§ How to complete this task:
For each entry below, output it exactly as it stands.

§ Records to process:
▬▬▬▬▬▬

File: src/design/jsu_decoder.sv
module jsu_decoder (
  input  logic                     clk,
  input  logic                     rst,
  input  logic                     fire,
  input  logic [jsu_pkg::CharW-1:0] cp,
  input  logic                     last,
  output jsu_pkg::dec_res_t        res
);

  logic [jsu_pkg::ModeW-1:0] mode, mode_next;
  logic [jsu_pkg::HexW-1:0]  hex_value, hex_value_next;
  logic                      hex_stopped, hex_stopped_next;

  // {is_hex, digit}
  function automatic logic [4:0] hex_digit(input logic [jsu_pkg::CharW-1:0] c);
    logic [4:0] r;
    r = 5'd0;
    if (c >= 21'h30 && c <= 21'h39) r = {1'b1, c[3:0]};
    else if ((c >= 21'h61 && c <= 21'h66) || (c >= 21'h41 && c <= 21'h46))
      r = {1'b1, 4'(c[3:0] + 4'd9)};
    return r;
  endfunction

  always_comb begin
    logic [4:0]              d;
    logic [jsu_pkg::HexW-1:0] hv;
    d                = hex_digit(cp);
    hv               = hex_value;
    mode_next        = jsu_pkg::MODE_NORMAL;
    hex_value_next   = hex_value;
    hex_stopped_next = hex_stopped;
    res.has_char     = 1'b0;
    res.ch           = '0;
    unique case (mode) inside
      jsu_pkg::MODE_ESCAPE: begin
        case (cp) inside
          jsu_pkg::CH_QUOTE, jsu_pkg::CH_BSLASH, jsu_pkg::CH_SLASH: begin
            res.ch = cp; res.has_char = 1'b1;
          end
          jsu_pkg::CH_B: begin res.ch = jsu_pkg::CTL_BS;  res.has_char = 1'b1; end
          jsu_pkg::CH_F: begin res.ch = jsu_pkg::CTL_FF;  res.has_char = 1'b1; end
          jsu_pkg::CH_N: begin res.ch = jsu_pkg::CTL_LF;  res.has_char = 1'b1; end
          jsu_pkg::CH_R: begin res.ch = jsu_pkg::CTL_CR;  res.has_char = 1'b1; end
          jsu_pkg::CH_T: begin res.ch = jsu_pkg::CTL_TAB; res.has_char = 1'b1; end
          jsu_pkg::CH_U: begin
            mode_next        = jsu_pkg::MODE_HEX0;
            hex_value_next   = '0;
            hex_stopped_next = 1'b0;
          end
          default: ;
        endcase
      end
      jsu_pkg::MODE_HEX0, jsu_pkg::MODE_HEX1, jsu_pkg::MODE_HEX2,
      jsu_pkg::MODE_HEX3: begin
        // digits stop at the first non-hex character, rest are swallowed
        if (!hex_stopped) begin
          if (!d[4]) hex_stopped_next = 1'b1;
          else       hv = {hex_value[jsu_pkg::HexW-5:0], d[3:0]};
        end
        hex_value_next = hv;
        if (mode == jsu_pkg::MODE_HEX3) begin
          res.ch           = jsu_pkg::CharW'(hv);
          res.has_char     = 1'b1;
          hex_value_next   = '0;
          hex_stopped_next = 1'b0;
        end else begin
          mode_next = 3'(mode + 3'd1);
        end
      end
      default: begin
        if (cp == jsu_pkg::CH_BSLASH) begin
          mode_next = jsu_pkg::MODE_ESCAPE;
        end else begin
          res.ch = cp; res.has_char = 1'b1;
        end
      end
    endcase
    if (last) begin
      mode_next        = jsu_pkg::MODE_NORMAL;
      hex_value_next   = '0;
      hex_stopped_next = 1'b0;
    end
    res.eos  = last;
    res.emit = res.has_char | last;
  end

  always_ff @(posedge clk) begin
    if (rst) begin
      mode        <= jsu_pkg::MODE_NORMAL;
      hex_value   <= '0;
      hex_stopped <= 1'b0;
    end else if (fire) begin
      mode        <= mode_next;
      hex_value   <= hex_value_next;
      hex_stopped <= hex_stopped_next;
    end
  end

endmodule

▬▬▬▬▬▬

§ Solution:
File: src/design/jsu_decoder.sv
module jsu_decoder (
  input  logic                     clk,
  input  logic                     rst,
  input  logic                     fire,
  input  logic [jsu_pkg::CharW-1:0] cp,
  input  logic                     last,
  output jsu_pkg::dec_res_t        res
);

  logic [jsu_pkg::ModeW-1:0] mode, mode_next;
  logic [jsu_pkg::HexW-1:0]  hex_value, hex_value_next;
  logic                      hex_stopped, hex_stopped_next;

  // {is_hex, digit}
  function automatic logic [4:0] hex_digit(input logic [jsu_pkg::CharW-1:0] c);
    logic [4:0] r;
    r = 5'd0;
    if (c >= 21'h30 && c <= 21'h39) r = {1'b1, c[3:0]};
    else if ((c >= 21'h61 && c <= 21'h66) || (c >= 21'h41 && c <= 21'h46))
      r = {1'b1, 4'(c[3:0] + 4'd9)};
    return r;
  endfunction

  always_comb begin
    logic [4:0]              d;
    logic [jsu_pkg::HexW-1:0] hv;
    d                = hex_digit(cp);
    hv               = hex_value;
    mode_next        = jsu_pkg::MODE_NORMAL;
    hex_value_next   = hex_value;
    hex_stopped_next = hex_stopped;
    res.has_char     = 1'b0;
    res.ch           = '0;
    unique case (mode) inside
      jsu_pkg::MODE_ESCAPE: begin
        case (cp) inside
          jsu_pkg::CH_QUOTE, jsu_pkg::CH_BSLASH, jsu_pkg::CH_SLASH: begin
            res.ch = cp; res.has_char = 1'b1;
          end
          jsu_pkg::CH_B: begin res.ch = jsu_pkg::CTL_BS;  res.has_char = 1'b1; end
          jsu_pkg::CH_F: begin res.ch = jsu_pkg::CTL_FF;  res.has_char = 1'b1; end
          jsu_pkg::CH_N: begin res.ch = jsu_pkg::CTL_LF;  res.has_char = 1'b1; end
          jsu_pkg::CH_R: begin res.ch = jsu_pkg::CTL_CR;  res.has_char = 1'b1; end
          jsu_pkg::CH_T: begin res.ch = jsu_pkg::CTL_TAB; res.has_char = 1'b1; end
          jsu_pkg::CH_U: begin
            mode_next        = jsu_pkg::MODE_HEX0;
            hex_value_next   = '0;
            hex_stopped_next = 1'b0;
          end
          default: ;
        endcase
      end
      jsu_pkg::MODE_HEX0, jsu_pkg::MODE_HEX1, jsu_pkg::MODE_HEX2,
      jsu_pkg::MODE_HEX3: begin
        // digits stop at the first non-hex character, rest are swallowed
        if (!hex_stopped) begin
          if (!d[4]) hex_stopped_next = 1'b1;
          else       hv = {hex_value[jsu_pkg::HexW-5:0], d[3:0]};
        end
        hex_value_next = hv;
        if (mode == jsu_pkg::MODE_HEX3) begin
          res.ch           = jsu_pkg::CharW'(hv);
          res.has_char     = 1'b1;
          hex_value_next   = '0;
          hex_stopped_next = 1'b0;
        end else begin
          mode_next = 3'(mode + 3'd1);
        end
      end
      default: begin
        if (cp == jsu_pkg::CH_BSLASH) begin
          mode_next = jsu_pkg::MODE_ESCAPE;
        end else begin
          res.ch = cp; res.has_char = 1'b1;
        end
      end
    endcase
    if (last) begin
      mode_next        = jsu_pkg::MODE_NORMAL;
      hex_value_next   = '0;
      hex_stopped_next = 1'b0;
    end
    res.eos  = last;
    res.emit = res.has_char | last;
  end

  always_ff @(posedge clk) begin
    if (rst) begin
      mode        <= jsu_pkg::MODE_NORMAL;
      hex_value   <= '0;
      hex_stopped <= 1'b0;
    end else if (fire) begin
      mode        <= mode_next;
      hex_value   <= hex_value_next;
      hex_stopped <= hex_stopped_next;
    end
  end

endmodule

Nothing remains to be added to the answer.